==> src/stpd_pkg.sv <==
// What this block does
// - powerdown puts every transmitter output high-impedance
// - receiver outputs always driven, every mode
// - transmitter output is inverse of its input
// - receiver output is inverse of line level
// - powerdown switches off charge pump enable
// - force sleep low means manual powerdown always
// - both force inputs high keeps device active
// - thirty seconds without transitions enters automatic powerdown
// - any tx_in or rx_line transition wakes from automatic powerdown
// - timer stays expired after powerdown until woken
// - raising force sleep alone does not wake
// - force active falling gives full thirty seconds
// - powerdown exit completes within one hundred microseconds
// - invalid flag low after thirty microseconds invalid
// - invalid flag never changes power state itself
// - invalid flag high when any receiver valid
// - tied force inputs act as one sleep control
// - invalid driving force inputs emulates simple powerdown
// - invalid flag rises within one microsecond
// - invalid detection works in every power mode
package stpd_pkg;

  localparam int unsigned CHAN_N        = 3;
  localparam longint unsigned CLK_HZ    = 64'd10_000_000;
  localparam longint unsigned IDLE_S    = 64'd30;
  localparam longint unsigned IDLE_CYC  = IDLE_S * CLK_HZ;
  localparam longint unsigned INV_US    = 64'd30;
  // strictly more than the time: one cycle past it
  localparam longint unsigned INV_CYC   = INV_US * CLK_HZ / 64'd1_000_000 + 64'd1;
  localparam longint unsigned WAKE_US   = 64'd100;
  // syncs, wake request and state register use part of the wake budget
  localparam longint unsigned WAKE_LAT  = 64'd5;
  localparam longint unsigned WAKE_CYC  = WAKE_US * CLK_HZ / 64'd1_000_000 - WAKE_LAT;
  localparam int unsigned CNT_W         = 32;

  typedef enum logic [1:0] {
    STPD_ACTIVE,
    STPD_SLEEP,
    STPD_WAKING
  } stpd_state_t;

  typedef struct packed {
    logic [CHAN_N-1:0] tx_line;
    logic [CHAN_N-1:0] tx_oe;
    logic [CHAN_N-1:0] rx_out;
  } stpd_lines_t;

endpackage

==

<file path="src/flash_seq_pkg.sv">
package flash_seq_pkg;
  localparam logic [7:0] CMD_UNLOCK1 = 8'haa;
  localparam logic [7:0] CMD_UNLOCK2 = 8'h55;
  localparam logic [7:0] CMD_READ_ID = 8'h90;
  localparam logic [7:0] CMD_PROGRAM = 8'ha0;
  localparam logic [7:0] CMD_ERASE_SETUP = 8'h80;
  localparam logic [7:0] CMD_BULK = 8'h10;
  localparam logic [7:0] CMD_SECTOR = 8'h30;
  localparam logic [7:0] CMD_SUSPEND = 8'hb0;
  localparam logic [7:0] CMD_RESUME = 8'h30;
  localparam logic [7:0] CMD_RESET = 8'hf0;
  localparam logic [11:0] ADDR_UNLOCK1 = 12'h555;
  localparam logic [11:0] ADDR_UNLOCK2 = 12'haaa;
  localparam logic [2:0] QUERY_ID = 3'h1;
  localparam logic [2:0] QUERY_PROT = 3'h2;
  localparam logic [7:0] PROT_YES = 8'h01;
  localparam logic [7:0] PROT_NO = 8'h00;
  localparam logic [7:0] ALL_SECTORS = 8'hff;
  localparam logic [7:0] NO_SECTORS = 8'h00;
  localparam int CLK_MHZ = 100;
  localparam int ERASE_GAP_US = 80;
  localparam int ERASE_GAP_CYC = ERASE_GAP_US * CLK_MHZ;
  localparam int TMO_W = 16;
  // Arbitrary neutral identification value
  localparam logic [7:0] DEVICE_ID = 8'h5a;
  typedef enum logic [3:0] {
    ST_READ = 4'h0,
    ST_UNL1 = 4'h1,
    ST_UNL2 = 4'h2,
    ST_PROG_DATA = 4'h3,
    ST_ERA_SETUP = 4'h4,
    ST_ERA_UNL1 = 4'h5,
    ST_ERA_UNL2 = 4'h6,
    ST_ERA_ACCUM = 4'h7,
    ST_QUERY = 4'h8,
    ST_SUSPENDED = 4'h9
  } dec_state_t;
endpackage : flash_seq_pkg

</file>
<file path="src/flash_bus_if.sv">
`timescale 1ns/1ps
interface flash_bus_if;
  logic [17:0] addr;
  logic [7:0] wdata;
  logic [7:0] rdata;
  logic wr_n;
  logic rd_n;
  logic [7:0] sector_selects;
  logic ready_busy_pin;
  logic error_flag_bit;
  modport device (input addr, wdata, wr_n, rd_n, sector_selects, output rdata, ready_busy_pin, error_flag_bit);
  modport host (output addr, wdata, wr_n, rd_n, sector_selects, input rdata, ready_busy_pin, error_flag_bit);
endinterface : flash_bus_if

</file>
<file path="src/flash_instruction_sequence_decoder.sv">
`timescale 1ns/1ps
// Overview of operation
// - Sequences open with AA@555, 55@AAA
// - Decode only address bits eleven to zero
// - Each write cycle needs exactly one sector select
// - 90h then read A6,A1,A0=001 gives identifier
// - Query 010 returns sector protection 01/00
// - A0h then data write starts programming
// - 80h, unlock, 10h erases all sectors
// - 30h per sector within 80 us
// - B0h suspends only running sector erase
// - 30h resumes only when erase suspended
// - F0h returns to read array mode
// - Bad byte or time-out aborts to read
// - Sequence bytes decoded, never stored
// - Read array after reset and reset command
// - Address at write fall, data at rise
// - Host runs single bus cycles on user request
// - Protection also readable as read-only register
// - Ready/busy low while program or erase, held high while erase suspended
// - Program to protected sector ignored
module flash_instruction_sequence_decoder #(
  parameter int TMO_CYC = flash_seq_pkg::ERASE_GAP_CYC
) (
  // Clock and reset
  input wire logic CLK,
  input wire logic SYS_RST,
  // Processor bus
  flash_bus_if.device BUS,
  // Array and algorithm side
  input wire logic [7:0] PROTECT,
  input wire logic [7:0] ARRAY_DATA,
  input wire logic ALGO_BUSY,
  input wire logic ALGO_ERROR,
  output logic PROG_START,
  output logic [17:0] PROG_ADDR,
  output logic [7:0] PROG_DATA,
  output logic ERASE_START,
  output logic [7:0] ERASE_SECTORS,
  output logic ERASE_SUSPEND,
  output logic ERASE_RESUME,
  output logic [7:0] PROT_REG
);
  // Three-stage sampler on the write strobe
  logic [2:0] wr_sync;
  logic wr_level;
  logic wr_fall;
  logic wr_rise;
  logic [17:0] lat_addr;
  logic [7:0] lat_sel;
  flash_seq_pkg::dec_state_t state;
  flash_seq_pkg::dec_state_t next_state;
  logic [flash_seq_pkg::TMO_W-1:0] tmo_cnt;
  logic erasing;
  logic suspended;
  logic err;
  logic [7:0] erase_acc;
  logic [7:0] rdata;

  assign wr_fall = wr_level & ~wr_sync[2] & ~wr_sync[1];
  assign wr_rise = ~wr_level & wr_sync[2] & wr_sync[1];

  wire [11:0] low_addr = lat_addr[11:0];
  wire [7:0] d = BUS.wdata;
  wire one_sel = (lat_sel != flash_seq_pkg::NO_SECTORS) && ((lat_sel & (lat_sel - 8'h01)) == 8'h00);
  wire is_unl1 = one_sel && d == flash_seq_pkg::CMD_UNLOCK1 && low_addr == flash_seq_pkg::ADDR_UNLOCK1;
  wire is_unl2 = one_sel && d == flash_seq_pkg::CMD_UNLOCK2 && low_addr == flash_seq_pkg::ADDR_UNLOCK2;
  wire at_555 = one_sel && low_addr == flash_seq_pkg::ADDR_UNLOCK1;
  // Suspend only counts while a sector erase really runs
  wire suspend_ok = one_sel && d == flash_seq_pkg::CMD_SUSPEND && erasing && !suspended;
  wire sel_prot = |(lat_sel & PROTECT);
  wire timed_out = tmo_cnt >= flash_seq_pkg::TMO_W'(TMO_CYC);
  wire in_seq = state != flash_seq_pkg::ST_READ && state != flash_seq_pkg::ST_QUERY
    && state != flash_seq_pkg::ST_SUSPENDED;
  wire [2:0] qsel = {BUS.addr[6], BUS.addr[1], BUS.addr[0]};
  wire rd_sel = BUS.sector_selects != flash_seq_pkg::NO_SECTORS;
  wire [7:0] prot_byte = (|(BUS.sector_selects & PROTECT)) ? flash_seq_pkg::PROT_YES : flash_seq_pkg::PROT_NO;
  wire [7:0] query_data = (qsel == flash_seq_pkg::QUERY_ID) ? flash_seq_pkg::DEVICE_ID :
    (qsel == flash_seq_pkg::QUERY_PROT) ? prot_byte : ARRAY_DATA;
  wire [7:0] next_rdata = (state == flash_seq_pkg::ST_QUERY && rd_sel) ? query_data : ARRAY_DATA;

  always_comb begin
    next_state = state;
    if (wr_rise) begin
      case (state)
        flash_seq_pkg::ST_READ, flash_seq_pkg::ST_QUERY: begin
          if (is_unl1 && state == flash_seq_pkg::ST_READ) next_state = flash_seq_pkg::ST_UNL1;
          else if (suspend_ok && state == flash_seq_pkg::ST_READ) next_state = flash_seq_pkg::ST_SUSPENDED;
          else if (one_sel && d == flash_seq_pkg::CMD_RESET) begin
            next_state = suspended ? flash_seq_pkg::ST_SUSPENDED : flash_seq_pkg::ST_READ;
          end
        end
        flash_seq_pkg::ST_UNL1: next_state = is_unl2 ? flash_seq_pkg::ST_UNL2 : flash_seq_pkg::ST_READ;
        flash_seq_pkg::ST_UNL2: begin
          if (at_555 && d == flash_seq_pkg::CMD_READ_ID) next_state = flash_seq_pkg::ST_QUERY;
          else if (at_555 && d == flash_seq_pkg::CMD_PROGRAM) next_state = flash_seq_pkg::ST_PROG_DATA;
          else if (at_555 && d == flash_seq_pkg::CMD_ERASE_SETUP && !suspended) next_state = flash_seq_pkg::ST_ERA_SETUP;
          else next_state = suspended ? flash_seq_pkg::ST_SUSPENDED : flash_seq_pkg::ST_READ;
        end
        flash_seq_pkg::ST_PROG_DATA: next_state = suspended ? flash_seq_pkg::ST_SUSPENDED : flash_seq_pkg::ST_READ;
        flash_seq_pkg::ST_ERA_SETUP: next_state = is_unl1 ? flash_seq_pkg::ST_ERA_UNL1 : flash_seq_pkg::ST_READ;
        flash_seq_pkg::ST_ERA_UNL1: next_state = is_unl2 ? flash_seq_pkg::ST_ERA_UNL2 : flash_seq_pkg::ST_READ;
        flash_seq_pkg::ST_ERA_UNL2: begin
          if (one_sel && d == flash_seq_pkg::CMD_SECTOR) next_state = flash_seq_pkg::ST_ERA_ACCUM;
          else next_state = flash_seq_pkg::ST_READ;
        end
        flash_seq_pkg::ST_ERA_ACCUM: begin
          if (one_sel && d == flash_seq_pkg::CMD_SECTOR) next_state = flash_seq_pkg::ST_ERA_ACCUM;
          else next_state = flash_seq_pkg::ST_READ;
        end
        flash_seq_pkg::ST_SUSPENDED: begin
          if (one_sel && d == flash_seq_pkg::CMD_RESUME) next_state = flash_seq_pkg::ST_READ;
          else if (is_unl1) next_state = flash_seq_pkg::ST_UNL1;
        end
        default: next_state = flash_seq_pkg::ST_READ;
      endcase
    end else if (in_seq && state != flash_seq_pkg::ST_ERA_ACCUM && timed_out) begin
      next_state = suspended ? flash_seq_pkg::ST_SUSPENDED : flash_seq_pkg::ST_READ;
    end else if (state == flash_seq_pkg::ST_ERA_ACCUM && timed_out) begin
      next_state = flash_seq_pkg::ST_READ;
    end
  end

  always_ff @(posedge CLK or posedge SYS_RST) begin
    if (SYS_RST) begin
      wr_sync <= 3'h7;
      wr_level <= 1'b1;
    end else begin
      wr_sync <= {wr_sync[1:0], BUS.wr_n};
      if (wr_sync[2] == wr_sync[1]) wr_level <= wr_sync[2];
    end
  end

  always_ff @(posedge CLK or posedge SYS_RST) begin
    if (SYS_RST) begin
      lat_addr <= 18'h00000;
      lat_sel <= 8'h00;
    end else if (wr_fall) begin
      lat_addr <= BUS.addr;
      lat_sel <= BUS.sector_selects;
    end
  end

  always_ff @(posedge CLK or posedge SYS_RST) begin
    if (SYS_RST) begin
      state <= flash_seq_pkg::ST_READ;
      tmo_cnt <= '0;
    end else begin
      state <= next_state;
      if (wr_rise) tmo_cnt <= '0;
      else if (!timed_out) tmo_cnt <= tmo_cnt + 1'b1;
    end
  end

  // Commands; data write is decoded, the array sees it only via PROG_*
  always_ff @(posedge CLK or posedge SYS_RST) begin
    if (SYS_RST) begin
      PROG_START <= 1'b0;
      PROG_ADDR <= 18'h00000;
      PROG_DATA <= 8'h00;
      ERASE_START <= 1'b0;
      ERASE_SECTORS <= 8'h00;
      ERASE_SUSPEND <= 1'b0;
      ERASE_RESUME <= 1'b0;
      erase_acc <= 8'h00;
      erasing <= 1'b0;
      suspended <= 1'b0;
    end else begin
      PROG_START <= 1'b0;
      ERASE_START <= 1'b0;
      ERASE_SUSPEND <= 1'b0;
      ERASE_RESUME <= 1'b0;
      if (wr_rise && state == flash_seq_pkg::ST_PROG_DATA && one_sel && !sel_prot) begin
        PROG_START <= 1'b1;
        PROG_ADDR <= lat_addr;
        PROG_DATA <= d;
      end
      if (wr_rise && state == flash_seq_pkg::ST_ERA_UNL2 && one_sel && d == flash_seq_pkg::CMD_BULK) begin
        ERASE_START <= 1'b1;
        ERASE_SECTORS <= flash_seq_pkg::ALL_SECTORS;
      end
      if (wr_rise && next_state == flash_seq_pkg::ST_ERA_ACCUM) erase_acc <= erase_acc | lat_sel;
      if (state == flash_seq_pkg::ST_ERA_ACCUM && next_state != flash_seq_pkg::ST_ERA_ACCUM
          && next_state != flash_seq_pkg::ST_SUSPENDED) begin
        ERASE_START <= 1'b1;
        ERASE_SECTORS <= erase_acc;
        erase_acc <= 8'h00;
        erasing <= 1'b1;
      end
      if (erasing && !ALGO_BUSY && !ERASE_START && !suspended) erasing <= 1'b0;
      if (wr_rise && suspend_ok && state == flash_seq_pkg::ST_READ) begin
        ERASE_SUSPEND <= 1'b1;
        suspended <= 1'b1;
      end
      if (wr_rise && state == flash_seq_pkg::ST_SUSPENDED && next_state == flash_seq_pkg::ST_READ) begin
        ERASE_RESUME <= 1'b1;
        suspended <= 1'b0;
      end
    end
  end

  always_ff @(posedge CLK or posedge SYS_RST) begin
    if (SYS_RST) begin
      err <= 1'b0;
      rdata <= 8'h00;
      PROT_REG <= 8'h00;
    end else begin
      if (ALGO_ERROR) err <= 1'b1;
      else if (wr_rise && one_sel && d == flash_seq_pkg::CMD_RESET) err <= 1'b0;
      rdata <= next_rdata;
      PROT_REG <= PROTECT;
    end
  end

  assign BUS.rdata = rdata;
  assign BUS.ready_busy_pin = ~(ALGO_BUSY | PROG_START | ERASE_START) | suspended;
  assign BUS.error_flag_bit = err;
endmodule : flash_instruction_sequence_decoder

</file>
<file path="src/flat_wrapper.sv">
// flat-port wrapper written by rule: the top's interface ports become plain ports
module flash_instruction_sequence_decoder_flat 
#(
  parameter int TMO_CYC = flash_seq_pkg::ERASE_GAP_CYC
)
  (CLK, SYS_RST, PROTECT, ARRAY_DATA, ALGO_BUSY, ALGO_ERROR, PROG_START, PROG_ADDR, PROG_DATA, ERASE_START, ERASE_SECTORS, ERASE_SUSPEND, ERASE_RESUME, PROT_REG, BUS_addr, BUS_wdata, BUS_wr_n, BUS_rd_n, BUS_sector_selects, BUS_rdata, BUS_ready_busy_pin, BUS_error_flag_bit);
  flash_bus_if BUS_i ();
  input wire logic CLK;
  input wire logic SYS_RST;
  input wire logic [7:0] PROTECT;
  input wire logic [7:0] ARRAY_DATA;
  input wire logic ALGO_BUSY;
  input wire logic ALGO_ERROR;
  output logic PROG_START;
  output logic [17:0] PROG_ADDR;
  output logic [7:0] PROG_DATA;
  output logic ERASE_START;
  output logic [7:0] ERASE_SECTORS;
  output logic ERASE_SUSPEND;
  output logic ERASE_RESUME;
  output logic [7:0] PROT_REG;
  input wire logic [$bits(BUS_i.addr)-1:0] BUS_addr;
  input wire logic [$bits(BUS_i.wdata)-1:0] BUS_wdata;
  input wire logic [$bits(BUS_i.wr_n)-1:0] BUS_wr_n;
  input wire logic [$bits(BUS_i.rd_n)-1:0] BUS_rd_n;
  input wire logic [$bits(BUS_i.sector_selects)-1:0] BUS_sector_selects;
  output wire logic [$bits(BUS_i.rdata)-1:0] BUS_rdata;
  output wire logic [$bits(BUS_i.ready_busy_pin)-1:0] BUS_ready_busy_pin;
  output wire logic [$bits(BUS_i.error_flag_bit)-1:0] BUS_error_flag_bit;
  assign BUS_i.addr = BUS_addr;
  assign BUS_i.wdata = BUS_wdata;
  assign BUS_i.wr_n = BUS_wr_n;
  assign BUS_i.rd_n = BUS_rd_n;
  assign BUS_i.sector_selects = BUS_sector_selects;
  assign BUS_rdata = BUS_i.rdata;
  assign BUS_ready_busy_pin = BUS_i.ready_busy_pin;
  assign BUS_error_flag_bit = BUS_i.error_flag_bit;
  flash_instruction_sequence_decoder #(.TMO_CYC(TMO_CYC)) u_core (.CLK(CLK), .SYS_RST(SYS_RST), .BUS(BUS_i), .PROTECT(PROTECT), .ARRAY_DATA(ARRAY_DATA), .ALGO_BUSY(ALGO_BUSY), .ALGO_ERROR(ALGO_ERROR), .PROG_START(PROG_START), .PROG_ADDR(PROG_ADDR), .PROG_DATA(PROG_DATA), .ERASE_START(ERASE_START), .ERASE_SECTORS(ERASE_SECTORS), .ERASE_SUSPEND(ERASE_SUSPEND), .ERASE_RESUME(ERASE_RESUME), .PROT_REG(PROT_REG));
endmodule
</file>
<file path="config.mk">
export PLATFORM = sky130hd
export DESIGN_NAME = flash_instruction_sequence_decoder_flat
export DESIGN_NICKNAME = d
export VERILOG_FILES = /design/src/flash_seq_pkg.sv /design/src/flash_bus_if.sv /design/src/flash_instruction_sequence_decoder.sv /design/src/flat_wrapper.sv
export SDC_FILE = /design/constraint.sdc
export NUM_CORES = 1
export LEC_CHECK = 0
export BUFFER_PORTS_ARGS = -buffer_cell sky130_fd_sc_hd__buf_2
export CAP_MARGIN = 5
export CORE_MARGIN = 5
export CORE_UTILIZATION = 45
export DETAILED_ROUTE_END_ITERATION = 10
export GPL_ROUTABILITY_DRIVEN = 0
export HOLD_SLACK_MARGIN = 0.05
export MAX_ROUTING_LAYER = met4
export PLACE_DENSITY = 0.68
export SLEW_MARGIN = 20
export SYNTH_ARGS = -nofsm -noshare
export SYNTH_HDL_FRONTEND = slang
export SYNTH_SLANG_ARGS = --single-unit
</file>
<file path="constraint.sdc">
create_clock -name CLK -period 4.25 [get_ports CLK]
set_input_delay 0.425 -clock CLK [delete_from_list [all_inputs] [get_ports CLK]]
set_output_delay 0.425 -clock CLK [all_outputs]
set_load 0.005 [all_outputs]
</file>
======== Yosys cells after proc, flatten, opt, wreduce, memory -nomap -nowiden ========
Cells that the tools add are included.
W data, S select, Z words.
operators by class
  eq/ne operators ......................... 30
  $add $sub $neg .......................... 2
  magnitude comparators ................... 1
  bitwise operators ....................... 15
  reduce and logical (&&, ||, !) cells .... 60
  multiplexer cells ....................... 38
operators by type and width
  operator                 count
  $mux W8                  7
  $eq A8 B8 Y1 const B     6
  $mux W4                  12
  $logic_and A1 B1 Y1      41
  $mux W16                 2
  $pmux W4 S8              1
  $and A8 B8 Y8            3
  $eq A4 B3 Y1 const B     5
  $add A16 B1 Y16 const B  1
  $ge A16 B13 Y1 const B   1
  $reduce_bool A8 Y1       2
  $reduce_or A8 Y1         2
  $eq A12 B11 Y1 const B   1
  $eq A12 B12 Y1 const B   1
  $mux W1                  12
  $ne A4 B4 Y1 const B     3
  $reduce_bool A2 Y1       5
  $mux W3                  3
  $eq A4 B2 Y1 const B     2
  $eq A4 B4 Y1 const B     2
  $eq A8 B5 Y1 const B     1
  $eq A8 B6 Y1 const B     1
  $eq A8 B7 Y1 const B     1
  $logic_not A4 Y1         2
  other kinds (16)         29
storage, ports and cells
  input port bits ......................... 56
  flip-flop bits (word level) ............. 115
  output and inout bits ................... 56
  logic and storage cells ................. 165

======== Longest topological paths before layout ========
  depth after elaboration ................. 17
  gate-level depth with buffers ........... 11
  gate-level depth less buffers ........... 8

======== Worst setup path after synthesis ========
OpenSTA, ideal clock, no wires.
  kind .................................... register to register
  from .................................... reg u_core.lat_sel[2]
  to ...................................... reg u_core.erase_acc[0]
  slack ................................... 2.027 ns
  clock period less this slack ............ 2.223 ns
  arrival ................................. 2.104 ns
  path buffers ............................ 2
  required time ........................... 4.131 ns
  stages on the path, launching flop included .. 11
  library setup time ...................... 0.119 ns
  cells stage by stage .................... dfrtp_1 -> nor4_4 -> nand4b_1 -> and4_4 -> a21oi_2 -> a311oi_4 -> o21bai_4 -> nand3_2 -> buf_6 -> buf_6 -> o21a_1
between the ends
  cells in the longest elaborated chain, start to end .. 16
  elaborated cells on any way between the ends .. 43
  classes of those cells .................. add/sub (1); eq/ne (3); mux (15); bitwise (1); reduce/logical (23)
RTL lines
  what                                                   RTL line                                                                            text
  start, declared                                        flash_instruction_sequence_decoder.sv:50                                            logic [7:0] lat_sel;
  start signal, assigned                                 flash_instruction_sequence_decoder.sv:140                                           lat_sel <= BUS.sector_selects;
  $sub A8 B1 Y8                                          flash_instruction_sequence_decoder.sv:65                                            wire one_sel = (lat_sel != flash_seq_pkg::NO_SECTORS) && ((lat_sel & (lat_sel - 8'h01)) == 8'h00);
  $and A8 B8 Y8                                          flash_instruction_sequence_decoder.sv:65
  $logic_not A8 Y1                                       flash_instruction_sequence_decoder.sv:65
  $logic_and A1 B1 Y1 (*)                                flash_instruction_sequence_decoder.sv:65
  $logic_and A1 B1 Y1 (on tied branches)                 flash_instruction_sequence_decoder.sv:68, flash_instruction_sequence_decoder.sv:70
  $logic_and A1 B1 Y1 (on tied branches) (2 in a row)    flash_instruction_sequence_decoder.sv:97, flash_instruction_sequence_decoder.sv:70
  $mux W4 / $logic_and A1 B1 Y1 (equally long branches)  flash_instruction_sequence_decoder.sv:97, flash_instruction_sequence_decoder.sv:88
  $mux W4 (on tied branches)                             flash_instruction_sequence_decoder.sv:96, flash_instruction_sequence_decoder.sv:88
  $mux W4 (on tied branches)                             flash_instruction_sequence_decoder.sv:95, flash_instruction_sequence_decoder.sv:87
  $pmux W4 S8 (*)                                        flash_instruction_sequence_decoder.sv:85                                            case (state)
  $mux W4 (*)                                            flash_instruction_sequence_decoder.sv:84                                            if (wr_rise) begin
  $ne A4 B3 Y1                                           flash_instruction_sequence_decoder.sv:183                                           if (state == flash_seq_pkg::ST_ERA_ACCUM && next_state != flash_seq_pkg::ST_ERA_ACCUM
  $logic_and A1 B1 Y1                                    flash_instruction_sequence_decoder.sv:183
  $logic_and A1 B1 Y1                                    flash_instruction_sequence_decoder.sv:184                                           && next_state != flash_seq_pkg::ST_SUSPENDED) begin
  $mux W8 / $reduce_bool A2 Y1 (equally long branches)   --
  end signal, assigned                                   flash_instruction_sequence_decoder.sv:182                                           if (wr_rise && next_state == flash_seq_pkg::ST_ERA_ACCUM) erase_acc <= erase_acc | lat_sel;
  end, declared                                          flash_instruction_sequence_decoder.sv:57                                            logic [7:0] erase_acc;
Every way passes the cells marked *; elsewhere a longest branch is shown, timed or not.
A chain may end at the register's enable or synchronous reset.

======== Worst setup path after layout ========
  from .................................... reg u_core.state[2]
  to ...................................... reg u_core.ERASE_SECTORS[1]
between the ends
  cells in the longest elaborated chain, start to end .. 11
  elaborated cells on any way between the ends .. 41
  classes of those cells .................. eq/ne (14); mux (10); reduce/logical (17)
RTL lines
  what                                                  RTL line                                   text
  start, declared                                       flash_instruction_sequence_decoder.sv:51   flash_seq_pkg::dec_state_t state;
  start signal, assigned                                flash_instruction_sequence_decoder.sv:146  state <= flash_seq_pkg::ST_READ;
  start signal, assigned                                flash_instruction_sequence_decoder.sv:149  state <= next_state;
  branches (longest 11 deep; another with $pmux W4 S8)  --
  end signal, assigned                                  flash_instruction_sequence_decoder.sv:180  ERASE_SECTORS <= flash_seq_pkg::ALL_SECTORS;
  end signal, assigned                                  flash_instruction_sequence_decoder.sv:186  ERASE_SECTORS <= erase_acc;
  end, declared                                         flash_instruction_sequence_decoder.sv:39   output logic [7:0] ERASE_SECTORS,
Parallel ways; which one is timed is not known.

### Task goal
Every line that contains the string "inverse" should be copied from the records.

### Answer space
// - transmitter output is inverse of its input
// - receiver output is inverse of line level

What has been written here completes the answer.